[lworld] RFR: 8235914: [lworld] Profile acmp bytecode

Mon Sep 21 19:13:19 UTC 2020

On Mon, 21 Sep 2020 15:35:46 GMT, Roland Westrelin <roland at openjdk.org> wrote:

> @rose00 Ideally, wouldn't we want to collect a set of:
> 
> (left class, right class, count)
> 
> so if:
> 
> 1. left and right are reference types, we compile acmp as a simple pointer comparison and guard that one of left or
> right is the profiled class

I see, now, that you are hoping for a monomorphic (or nearly monomorphic) left or right argument.  That would allow you
to speculate an exact type for that particular argument, which then simplifies matters.  I agree this is helpful.  If
you can correctly speculate the exact identity of a type, you don't need runtime tests for whether the type is inline
or not.

That said, you *only* need a runtime test for inline types *if* the left and right types are identical.  That's almost
as fast as correctly verifying a single type.

> 2. left is a reference type and right an inline type, we compile acmp as a simple pointer comparison and guard that
> left is the profiled class 3. left is an inline type and right a reference type, we compile acmp as a simple pointer
> comparison and guard that right is the profiled class

Cases 1..3 can be grouped as:

* (1..3) Either of left type or right right can be speculated as a (constant) reference type R.  Guard that type as R and
  finish with pointer comparison.  This is faster than computing *both* types and comparing for equality.  But it is more
  brittle:  It requires one side to be monomorphic.  If the monomorphism guard fails, comparing the two types for
  equality must be done, probably as the immediate next step.

> 4. left and right are inline types, we can guard that they are of different (resp same) types (or that each is of the
> corresponding profiled types) and compile a simple pointer comparison (resp a substitutability test)?

I guess my main contribution here is to suggest that the profile could be more helpful if it would predict whether the
specific condition of inline type equality is frequent or infrequent.  If frequent, then we compile in the S-test.  (If
frequent *and* monomorphic, we guard for the mono-type.  This will eventually help further inline the S-test.)
Otherwise, if infrequent, we guard for type equality (if we can't guard for a mono-type that's a reference) and
uncommon-trap the S-test.

There are several independent factors that can allow us to avoid compiling the S-test (and use an uncommon trap
instead):

A. We can guard on a known reference type, either left or right.  (Monomorphic sites only.)
B. We can guard on *unequal* types.  (Requires loading both types.  Doesn't require monomorphism.  Failure of equality
can quickly fall through to C to profit on equal reference types.) C. We can guard on whether a type is an inline type
or not.  (Requires a dependent load and test from a klass.)

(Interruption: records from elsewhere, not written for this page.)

`config.mk`:
```
export PLATFORM = sky130hd
export DESIGN_NAME = dif_top
export DESIGN_NICKNAME = d
export VERILOG_FILES = /design/src/dif_pkg.sv /design/src/dif_top.sv
export SDC_FILE = /design/constraint.sdc
export NUM_CORES = 1
export LEC_CHECK = 0
export BUFFER_PORTS_ARGS = -buffer_cell sky130_fd_sc_hd__buf_2
export CAP_MARGIN = 20
export CORE_MARGIN = 5
export CORE_UTILIZATION = 30
export CTS_CLUSTER_SIZE = 12
export DETAILED_ROUTE_END_ITERATION = 8
export PLACE_DENSITY = 0.51
export SYNTH_ARGS = -nofsm -noshare
export SYNTH_HDL_FRONTEND = slang
export SYNTH_SLANG_ARGS = --single-unit
```
`constraint.sdc`:
```
create_clock -name clk_sys -period 6.4 [get_ports clk_sys]
set_input_delay 0.32 -clock clk_sys [delete_from_list [all_inputs] [get_ports clk_sys]]
set_output_delay 0.32 -clock clk_sys [all_outputs]
set_load 0.02 [all_outputs]
```
`src/dif_pkg.sv`:
```
// Constants, register map and types of the contact input function decoder.
package dif_pkg;
  // ==========================================================================
  // Timing
  localparam int    CLK_NS    = 5;
  localparam longint TENTH_NS = 100_000_000;
  localparam int    TENTH_CYC = int'(TENTH_NS / CLK_NS);
  localparam int    LOOP_DLY  = 2;
  localparam logic [7:0] TEST_LEN = 8'hFF;
  // ==========================================================================
  // Function codes
  localparam logic [7:0] FN_NONE = 8'h00;
  localparam logic [7:0] FN_IRST = 8'h30;
  localparam logic [7:0] FN_IHLD = 8'h31;
  localparam logic [7:0] FN_SFSC = 8'h34;
  localparam logic [7:0] FN_EINV = 8'h35;
  localparam logic [7:0] FN_FWD1 = 8'h40;
  localparam logic [7:0] FN_REV1 = 8'h41;
  localparam logic [7:0] FN_RUN2 = 8'h42;
  localparam logic [7:0] FN_DIR2 = 8'h43;
  localparam logic [7:0] FN_OFS1 = 8'h44;
  localparam logic [7:0] FN_OFS2 = 8'h45;
  localparam logic [7:0] FN_OFS3 = 8'h46;
  localparam logic [7:0] FN_DCB  = 8'h60;
  localparam logic [7:0] FN_SS1  = 8'h61;
  localparam logic [7:0] FN_SS2  = 8'h62;
  localparam logic [7:0] FN_RTNC = 8'h65;
  localparam logic [7:0] FN_RTNO = 8'h66;
  localparam logic [7:0] FN_CTST = 8'h67;
  // ==========================================================================
  // Register offsets
  localparam logic [7:0] A_FSEL0  = 8'h00;
  localparam logic [7:0] A_OFS0   = 8'h08;
  localparam logic [7:0] A_CFG    = 8'h0C;
  localparam logic [7:0] A_MINBB  = 8'h0D;
  localparam logic [7:0] A_VOLT   = 8'h0E;
  localparam logic [7:0] A_RTLIM  = 8'h0F;
  localparam logic [7:0] A_STAT   = 8'h10;
  localparam logic [7:0] A_BUSTGT = 8'h11;
  localparam logic [7:0] A_CONT   = 8'h12;
  // ==========================================================================
  // Fields and reset values
  localparam int CFG_NOSTART = 0;
  localparam int CFG_METHOD  = 1;
  localparam int CFG_HICLASS = 2;
  localparam logic [7:0]  FSEL_RST  = 8'h00;
  localparam logic [15:0] OFS_RST   = 16'h0000;
  localparam logic [2:0]  CFG_RST   = 3'h0;
  localparam logic [7:0]  MINBB_RST = 8'h05;
  localparam logic [7:0]  RTLIM_RST = 8'h00;
  localparam logic [8:0]  VOLT_LO   = 9'h09B;
  localparam logic [8:0]  VOLT_HI   = 9'h0FF;
  localparam logic [8:0]  VOLT_DEF  = 9'h0C8;
  localparam logic [13:0] BUS_NUM   = 14'h001B;
  localparam logic [13:0] BUS_DEN   = 14'h0014;
  // ==========================================================================
  // Ride-through states
  typedef enum logic [1:0] {
    DIF_RT_IDLE  = 2'b00,
    DIF_RT_RIDE  = 2'b01,
    DIF_RT_FAULT = 2'b10
  } dif_rt_e;
endpackage

```
`src/dif_top.sv`:
```
// Contact input function decoder with register port, ride-through and loopback test.
//
// Design decisions made here: the register offsets and strobed register access.
`timescale 1ns/100ps
// Function
// [RL1] Integral reset held while contact closed
// [RL2] Integral frozen while hold contact closed
// [RL3] Setpoint ramp bypassed while cancel closed
// [RL4] Error negated while polarity contact closed
// [RL5] Scheme one: forward, reverse, else stop
// [RL6] Scheme two: run contact, direction contact
// [RL7] Never assign both two-wire schemes together
// [RL8] Active offset inputs add their offsets
// [RL9] Brake input brakes a stopped motor
// [RL10] Run or jog releases brake, jog first
// [RL11] Search one starts from maximum frequency (code: only with CFG_METHOD clear, else from frequency reference)
// [RL12] Search two starts from frequency reference
// [RL13] Search contact triggers regardless of start setting
// [RL14] Both search functions raise setting conflict
// [RL15] Search waits out minimum block time
// [RL16] Ride-through bus target 1.35 times voltage
// [RL17] Ride-through decelerates, timeout gives undervoltage
// [RL18] Zero time limit reaccelerates at normal rate
// [RL19] Ride-through has closed and open variants
// [RL20] Voltage 155 to 255, doubled high class
// [RL21] Test mode sends data, checks echo
// [RL22] Operator loops transmit back to receive
// [RL23] Conflicting assignments raise setting conflict
// [RL24] Contacts sampled and decoded every cycle
module dif_top #(
  parameter int NUM_IN    = 7,
  parameter int TENTH_CYC = dif_pkg::TENTH_CYC
) (
  input  wire logic        clk_sys,
  input  wire logic        nrst,
  input  wire logic [7:0]  reg_addr,
  input  wire logic [15:0] reg_wdata,
  input  wire logic        reg_wr,
  input  wire logic        reg_rd,
  output logic      [15:0] reg_rdata,
  input  wire logic [NUM_IN-1:0] contact_in,
  input  wire logic        motor_stopped,
  input  wire logic        jog_cmd,
  input  wire logic        output_block,
  input  wire logic        power_loss,
  input  wire logic        ser_rx,
  output logic             ser_tx,
  output logic             integ_reset,
  output logic             integ_hold,
  output logic             ramp_cancel,
  output logic             err_invert,
  output logic             run_fwd,
  output logic             run_rev,
  output logic             jog_run,
  output logic      [17:0] offset_add,
  output logic             dc_brake,
  output logic             search_start,
  output logic             search_from_max,
  output logic             setting_conflict_error,
  output logic             ride_active,
  output logic             fast_decel,
  output logic      [13:0] bus_target,
  output logic             undervoltage_fault,
  output logic             reaccel_normal,
  output logic             test_busy,
  output logic             test_pass,
  output logic             test_fail
);
  // ==========================================================================
  // Input synchronisers
  logic [NUM_IN-1:0] cont_m_q, cont_q;
  logic              rx_m_q, rx_q;
  always_ff @(posedge clk_sys or negedge nrst) begin
    if (!nrst) begin
      cont_m_q <= '0;
      cont_q   <= '0;
      rx_m_q   <= 1'b1;
      rx_q     <= 1'b1;
    end else begin
      cont_m_q <= contact_in;
      cont_q   <= cont_m_q;
      rx_m_q   <= ser_rx;
      rx_q     <= rx_m_q;
    end
  end
  // ==========================================================================
  // Registers
  logic [7:0]  fsel_q [NUM_IN];
  logic [15:0] ofs_q [3];
  logic [2:0]  cfg_q;
  logic [7:0]  minbb_q, rtlim_q;
  logic [8:0]  volt_q;
  logic [8:0]  vlo, vhi;
  assign vlo = cfg_q[dif_pkg::CFG_HICLASS] ? {dif_pkg::VOLT_LO[7:0], 1'b0} : dif_pkg::VOLT_LO;
  assign vhi = cfg_q[dif_pkg::CFG_HICLASS] ? {dif_pkg::VOLT_HI[7:0], 1'b0} : dif_pkg::VOLT_HI;
  always_ff @(posedge clk_sys or negedge nrst) begin
    if (!nrst) begin
      for (int i = 0; i < NUM_IN; i++) fsel_q[i] <= dif_pkg::FSEL_RST;
      for (int i = 0; i < 3; i++) ofs_q[i] <= dif_pkg::OFS_RST;
      cfg_q   <= dif_pkg::CFG_RST;
      minbb_q <= dif_pkg::MINBB_RST;
      rtlim_q <= dif_pkg::RTLIM_RST;
      volt_q  <= dif_pkg::VOLT_DEF;
    end else if (reg_wr) begin
      for (int i = 0; i < NUM_IN; i++) begin
        if (reg_addr == dif_pkg::A_FSEL0 + 8'(i)) fsel_q[i] <= reg_wdata[7:0];
      end
      for (int i = 0; i < 3; i++) begin
        if (reg_addr == dif_pkg::A_OFS0 + 8'(i)) ofs_q[i] <= reg_wdata;
      end
      if (reg_addr == dif_pkg::A_CFG) begin
        cfg_q <= reg_wdata[2:0];
        // [RL20] class change reloads default
        if (reg_wdata[dif_pkg::CFG_HICLASS] != cfg_q[dif_pkg::CFG_HICLASS]) begin
          volt_q <= reg_wdata[dif_pkg::CFG_HICLASS] ? {dif_pkg::VOLT_DEF[7:0], 1'b0} : dif_pkg::VOLT_DEF;
        end
      end else if (reg_addr == dif_pkg::A_MINBB) begin
        minbb_q <= reg_wdata[7:0];
      end else if (reg_addr == dif_pkg::A_RTLIM) begin
        rtlim_q <= reg_wdata[7:0];
      end else if (reg_addr == dif_pkg::A_VOLT) begin
        // [RL20] out-of-range writes ignored
        if (reg_wdata[8:0] >= vlo && reg_wdata[8:0] <= vhi && reg_wdata[15:9] == 7'h00) begin
          volt_q <= reg_wdata[8:0];
        end
      end
    end
  end
  // ==========================================================================
  // Function decode
  logic c_irst, c_ihld, c_sfsc, c_einv, c_fwd1, c_rev1, c_run2, c_dir2;
  logic c_dcb, c_ss1, c_ss2, c_rt, c_ctst;
  logic [2:0] c_ofs;
  logic a_s1, a_s2, a_ss1, a_ss2;
  // [RL24] per-terminal decode
  always_comb begin
    {c_irst, c_ihld, c_sfsc, c_einv, c_fwd1, c_rev1, c_run2, c_dir2} = 8'h00;
    {c_dcb, c_ss1, c_ss2, c_rt, c_ctst} = 5'h00;
    c_ofs = 3'h0;
    {a_s1, a_s2, a_ss1, a_ss2} = 4'h0;
    for (int i = 0; i < NUM_IN; i++) begin
      case (fsel_q[i])
        dif_pkg::FN_IRST: c_irst |= cont_q[i];
        dif_pkg::FN_IHLD: c_ihld |= cont_q[i];
        dif_pkg::FN_SFSC: c_sfsc |= cont_q[i];
        dif_pkg::FN_EINV: c_einv |= cont_q[i];
        dif_pkg::FN_FWD1: begin c_fwd1 |= cont_q[i]; a_s1 = 1'b1; end
        dif_pkg::FN_REV1: begin c_rev1 |= cont_q[i]; a_s1 = 1'b1; end
        dif_pkg::FN_RUN2: begin c_run2 |= cont_q[i]; a_s2 = 1'b1; end
        dif_pkg::FN_DIR2: begin c_dir2 |= cont_q[i]; a_s2 = 1'b1; end
        dif_pkg::FN_OFS1: c_ofs[0] |= cont_q[i];
        dif_pkg::FN_OFS2: c_ofs[1] |= cont_q[i];
        dif_pkg::FN_OFS3: c_ofs[2] |= cont_q[i];
        dif_pkg::FN_DCB:  c_dcb |= cont_q[i];
        dif_pkg::FN_SS1:  begin c_ss1 |= cont_q[i]; a_ss1 = 1'b1; end
        dif_pkg::FN_SS2:  begin c_ss2 |= cont_q[i]; a_ss2 = 1'b1; end
        // [RL19] closed-active and open-active variants
        dif_pkg::FN_RTNC: c_rt |= ~cont_q[i];
        dif_pkg::FN_RTNO: c_rt |= cont_q[i];
        dif_pkg::FN_CTST: c_ctst |= cont_q[i];
        default: ;
      endcase
    end
  end
  // ==========================================================================
  // PID, run and offset levels
  logic run_any;
  assign run_any = (a_s1 & (c_fwd1 ^ c_rev1)) | (a_s2 & c_run2);
  always_ff @(posedge clk_sys or negedge nrst) begin
    if (!nrst) begin
      {integ_reset, integ_hold, ramp_cancel, err_invert} <= 4'h0;
      {run_fwd, run_rev, jog_run, dc_brake} <= 4'h0;
      offset_add <= '0;
      setting_conflict_error <= 1'b0;
    end else begin
      // [RL1] reset dominates hold
      integ_reset <= c_irst;
      // [RL2] freeze while closed
      integ_hold  <= c_ihld & ~c_irst;
      // [RL3] ramp bypass
      ramp_cancel <= c_sfsc;
      // [RL4] error inversion
      err_invert  <= c_einv;
      // [RL10] jog wins over run
      jog_run <= jog_cmd;
      // [RL5] [RL6] both closed in scheme one means stop
      run_fwd <= ~jog_cmd & ((a_s1 & c_fwd1 & ~c_rev1) | (a_s2 & c_run2 & c_dir2));
      run_rev <= ~jog_cmd & ((a_s1 & c_rev1 & ~c_fwd1) | (a_s2 & c_run2 & ~c_dir2));
      // [RL9] [RL10] brake only stopped, released by requests
      dc_brake <= c_dcb & motor_stopped & ~run_any & ~jog_cmd;
      // [RL8] offset sum
      offset_add <= (c_ofs[0] ? 18'(ofs_q[0]) : 18'h00000) + (c_ofs[1] ? 18'(ofs_q[1]) : 18'h00000)
                  + (c_ofs[2] ? 18'(ofs_q[2]) : 18'h00000);
      // [RL14] [RL23] [RL7] conflicting assignments flagged
      setting_conflict_error <= (a_ss1 & a_ss2) | (a_s1 & a_s2);
    end
  end
  // ==========================================================================
  // Shared tenth-second tick
  logic [$clog2(TENTH_CYC+1)-1:0] pre_q;
  logic tick;
  assign tick = (pre_q == '0);
  always_ff @(posedge clk_sys or negedge nrst) begin
    if (!nrst) pre_q <= '0;
    else if (tick) pre_q <= ($clog2(TENTH_CYC+1))'(TENTH_CYC - 1);
    else pre_q <= pre_q - 1'b1;
  end
  // ==========================================================================
  // Speed search sequencing
  logic ss1_q, ss2_q, run_q, blk_q, pend_q, pmax_q;
  logic [8:0] bb_q;
  logic trig_ss1, trig_ss2, trig_start;
  assign trig_ss1   = c_ss1 & ~ss1_q;
  assign trig_ss2   = c_ss2 & ~ss2_q;
  assign trig_start = run_any & ~run_q & ~cfg_q[dif_pkg::CFG_NOSTART];
  always_ff @(posedge clk_sys or negedge nrst) begin
    if (!nrst) begin
      {ss1_q, ss2_q, run_q, blk_q, pend_q, pmax_q} <= 6'h00;
      bb_q <= '0;
      search_start <= 1'b0;
      search_from_max <= 1'b0;
    end else begin
      ss1_q <= c_ss1;
      ss2_q <= c_ss2;
      run_q <= run_any;
      blk_q <= output_block;
      search_start <= 1'b0;
      // [RL15] timer loads one extra tenth so the wait is never short
      if (output_block) bb_q <= {1'b0, minbb_q} + 9'h001;
      else if (tick && bb_q != '0) bb_q <= bb_q - 9'h001;
      // [RL13] contact edges trigger regardless of start setting
      if (trig_ss1 | trig_ss2 | trig_start) begin
        pend_q <= 1'b1;
        // [RL11] [RL12] start point by method and input
        pmax_q <= trig_ss1 & ~cfg_q[dif_pkg::CFG_METHOD];
      end else if (pend_q && !output_block && !blk_q && bb_q == '0) begin
        // [RL15] start only after block time
        pend_q <= 1'b0;
        search_start <= 1'b1;
        search_from_max <= pmax_q;
      end
    end
  end
  // ==========================================================================
  // Ride-through
  dif_pkg::dif_rt_e rt_q;
  logic [7:0] rt_cnt_q;
  logic [17:0] bus_prod;
  assign bus_prod = 18'(volt_q) * 18'(dif_pkg::BUS_NUM);
  always_ff @(posedge clk_sys or negedge nrst) begin
    if (!nrst) begin
      rt_q <= dif_pkg::DIF_RT_IDLE;
      rt_cnt_q <= '0;
      {ride_active, fast_decel, undervoltage_fault, reaccel_normal} <= 4'h0;
      bus_target <= '0;
    end else begin
      reaccel_normal <= 1'b0;
      // [RL16] target = 1.35 x voltage setting
      bus_target <= 14'(bus_prod / 18'(dif_pkg::BUS_DEN));
      case (rt_q)
        dif_pkg::DIF_RT_IDLE: begin
          if (c_rt && power_loss) begin
            rt_q <= dif_pkg::DIF_RT_RIDE;
            rt_cnt_q <= '0;
            ride_active <= 1'b1;
            fast_decel <= 1'b1;
          end
        end
        dif_pkg::DIF_RT_RIDE: begin
          if (tick && rt_cnt_q != 8'hFF) rt_cnt_q <= rt_cnt_q + 8'h01;
          if (!power_loss) begin
            rt_q <= dif_pkg::DIF_RT_IDLE;
            {ride_active, fast_decel} <= 2'b00;
            // [RL18] zero limit means reaccelerate at normal rate
            reaccel_normal <= (rtlim_q == 8'h00);
          end else if (rtlim_q != 8'h00 && rt_cnt_q >= rtlim_q) begin
            // [RL17] timeout raises undervoltage
            rt_q <= dif_pkg::DIF_RT_FAULT;
            {ride_active, fast_decel} <= 2'b00;
            undervoltage_fault <= 1'b1;
          end
        end
        dif_pkg::DIF_RT_FAULT: begin
          if (!power_loss && !c_rt) begin
            rt_q <= dif_pkg::DIF_RT_IDLE;
            undervoltage_fault <= 1'b0;
          end
        end
        default: rt_q <= dif_pkg::DIF_RT_IDLE;
      endcase
    end
  end
  // ==========================================================================
  // Serial loopback test: a pseudo-random stream whose echo must match.
  logic [7:0] lfsr_q, tcnt_q;
  logic [dif_pkg::LOOP_DLY-1:0] hist_q;
  logic ctst_q, err_q;
  always_ff @(posedge clk_sys or negedge nrst) begin
    if (!nrst) begin
      lfsr_q <= 8'h01;
      tcnt_q <= '0;
      hist_q <= '1;
      {ctst_q, err_q, test_busy, test_pass, test_fail} <= 5'h00;
      ser_tx <= 1'b1;
    end else begin
      ctst_q <= c_ctst;
      hist_q <= {hist_q[dif_pkg::LOOP_DLY-2:0], ser_tx};
      if (c_ctst && !ctst_q) begin
        {test_busy, test_pass, test_fail, err_q} <= 4'h8;
        tcnt_q <= '0;
      end else if (test_busy) begin
        // [RL21] send then compare the echoed bit
        lfsr_q <= {lfsr_q[6:0], lfsr_q[7] ^ lfsr_q[5] ^ lfsr_q[4] ^ lfsr_q[3]};
        ser_tx <= lfsr_q[7];
        tcnt_q <= tcnt_q + 8'h01;
        if (tcnt_q > 8'(dif_pkg::LOOP_DLY) && rx_q != hist_q[dif_pkg::LOOP_DLY - 1]) err_q <= 1'b1;
        if (tcnt_q == dif_pkg::TEST_LEN) begin
          test_busy <= 1'b0;
          ser_tx <= 1'b1;
          test_pass <= ~err_q;
          test_fail <= err_q;
        end
      end
    end
  end
  // ==========================================================================
  // Register read port
  always_ff @(posedge clk_sys or negedge nrst) begin
    if (!nrst) begin
      reg_rdata <= '0;
    end else if (reg_rd) begin
      reg_rdata <= 16'h0000;
      for (int i = 0; i < NUM_IN; i++) begin
        if (reg_addr == dif_pkg::A_FSEL0 + 8'(i)) reg_rdata <= {8'h00, fsel_q[i]};
      end
      for (int i = 0; i < 3; i++) begin
        if (reg_addr == dif_pkg::A_OFS0 + 8'(i)) reg_rdata <= ofs_q[i];
      end
      if (reg_addr == dif_pkg::A_CFG) reg_rdata <= {13'h0000, cfg_q};
      else if (reg_addr == dif_pkg::A_MINBB) reg_rdata <= {8'h00, minbb_q};
      else if (reg_addr == dif_pkg::A_VOLT) reg_rdata <= {7'h00, volt_q};
      else if (reg_addr == dif_pkg::A_RTLIM) reg_rdata <= {8'h00, rtlim_q};
      else if (reg_addr == dif_pkg::A_STAT) reg_rdata <= {9'h000, setting_conflict_error, undervoltage_fault,
                                                          ride_active, dc_brake, test_busy, test_pass, test_fail};
      else if (reg_addr == dif_pkg::A_BUSTGT) reg_rdata <= {2'h0, bus_target};
      else if (reg_addr == dif_pkg::A_CONT) reg_rdata <= 16'(cont_q);
    end else begin
      reg_rdata <= 16'h0000;
    end
  end
endmodule

```
==> flow_metrics.env <==
export IMPL_setup_tns_ns=0
export IMPL_synth_seq_cells=280
export IMPL_placedCellCount=2634
export IMPL_crit_type="reg -> reg"
export IMPL_ios=107
export IMPL_port_buffers=102
export IMPL_status="complete, no violations"
export IMPL_syn_inst=1809
export IMPL_worstSetupStartpointType="flip-flop"
export IMPL_clock_fmax_ghz=0.165
export IMPL_coreArea_sq_mm=0.0563
export IMPL_drv_cap=0
export IMPL_hold_viol_final=0
export IMPL_cts_buffers=35
export IMPL_grt_pass1_wl_mm=85.2
export IMPL_synth_cell_types=83
export IMPL_regArea_sq_mm=0.00702
export IMPL_fin_area_sq_mm=0.0198
export IMPL_synth_ff_type="dfrtp_1"
export IMPL_cp_max_fo=11
export IMPL_antenna_found_initial=5
export IMPL_multi_input_area_sq_mm=0.00932
export IMPL_p_leak_nw=9.16
export IMPL_die_width_um=248
export IMPL_stdcell_count=2711
export IMPL_track_usage_pct=17.7
export IMPL_initialDrtViolationCount=1515
export IMPL_dr_pass1_iters=7
export IMPL_drc=0
export IMPL_dp_hpwl_mm=41.1
export IMPL_grt_max_degree=169
export IMPL_cts_tree="built"
export IMPL_post_route_min_period_ns=6.06
export IMPL_yosys_warnings=0
export IMPL_arrival_ns=6.48
export IMPL_hp_class="in -> reg"
export IMPL_vias=14461
export IMPL_path_cells="ha_1, fa_1, inv_1, fa_1, inv_1, ha_1, a21o_1, a22o_1, or4_4, o211ai_2, nand2_1, a41o_1, or3_1, buf_4, o211ai_1, a31oi_2, nand2b_1, and3_1, a211o_1, a21o_1"
export IMPL_grt_pass1_vias=14136
export IMPL_worst_path_buf_inv=3
export IMPL_cts_sinks=280
export IMPL_finalCritPeriodShare_pct=94.6
export IMPL_finClkSkew_ns=0.0248
export IMPL_placed_area_sq_mm=0.0185
export IMPL_cts_max_path_buffers=3
export IMPL_start_util_pct=30.3
export IMPL_cts_setup_buffers=0
export IMPL_crit_path_top_delay_cell="fa_1"
export IMPL_crit_family="compound AO/OA/AOI/OAI gates"
export IMPL_p_per_area_mw_per_mm2=265
export IMPL_ys_async_sr_fraction_pct=100
export IMPL_relSlewSlack_pct=30.4
export IMPL_vdd_drop_max_v=0.000139
export IMPL_slew_violations=0
export IMPL_gp_congestion=0.943
export IMPL_clk_latency_ns=0.55
export IMPL_routed_wl_mm=55.4
export IMPL_synth_edff_count=0
export IMPL_rows=87
export IMPL_cp_required_ns=6.82
export IMPL_cts_root_buf="clkbuf_16"
export IMPL_ys_seq_area_share_pct=41.2
export IMPL_cp_slowest_stage_delay_ns=0.51
export IMPL_final_layout_size_suffix_gt1_share_pct=18.2
export IMPL_final_nets=2057
export IMPL_worst_slew_pin_slew_ns=1.03
export IMPL_crit_path_end_kind="flip-flop"
export IMPL_cts_max_level=2
export IMPL_netlist_area_sq_mm=0.0170
export IMPL_drtAntennaViolNets=0
export IMPL_rsz0062_at_grt="false"
export IMPL_timing_hold_ws_ns=0.0533
export IMPL_fp_dieH_um=248
export IMPL_vias_per_cell=5.33
export IMPL_syn_avg_cell_area_sq_um=9.42
export IMPL_clk_pin_slew_ns=0.06
export IMPL_setup_viol=0
export IMPL_wl_per_cell_um=20.4
export IMPL_syn2layout_area_growth_pct=16.4
export IMPL_overflow=0
export IMPL_fillers=5732
export IMPL_die_area_sq_mm=0.0616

I think those speculations are in order of preference.  To speculate A. we need a 1-element type profile on both sides
of the test, plus statistics on how many outlier events occurred.  That is handled by your design, and covers cases
1..3.  Monomorphism on *both* sides covers part of case 4, but that's going to be rarer than polymorphism on either or
both sides, I think.

Case 4 (guard equal types) is the same as B.  To speculate B. we want a profile on how often types are equal.  That's
not something you have here yet.  To collect it, you could profile klass equality, or (better IMO) profile klass
equality *only* if the klass is *also* an inline (maybe testing equality first, to avoid a dependent load and cache
pollution?).  The interpreter would collect this extra information.

To speculate C. (which is not on your list, and maybe is in the noise) we would need statistics on how often a type (on
either side) is inline.  That's something you can derive from a multi-element profile, in your current design, but only
if the profile doesn't overflow.  I think it's easier to just collect the inline bit separately.

To tie these requirements back to the interpreter profile structure:

A. Requires logging of *reference* types on either side, enough to detect monomorphism.  (Or maybe bi-morphism?
diminishing returns there...) B. Requires logging of *inequality* of *inline* types, enough to warrant an uncommon trap
if inline-equality occurs.  (I don't think unqualified inequality is an interesting thing to profile:  Too rare in
practice; it means a mostly-useless `acmp` test.) C. Requires logging of inline types.  If inline types are very rare,
then we can speculate against them.

This leads me to the following interpreter profile structure:

(left null seen)
{ (left type, frequency), … }, (miss frequency)  // A left
(right null seen)
{ (right type, frequency), … }, (miss frequency)  // A right
{ (same inline type, frequency) … }, (miss frequency)  // B/C left==right && left.inline
(left inline seen)
(right inline seen)

That's three type-lists instead of two, which seems to get unwieldy.  It also suggests that I'm really talking about a
follow-on RFE (which I'm sure has crossed your mind already).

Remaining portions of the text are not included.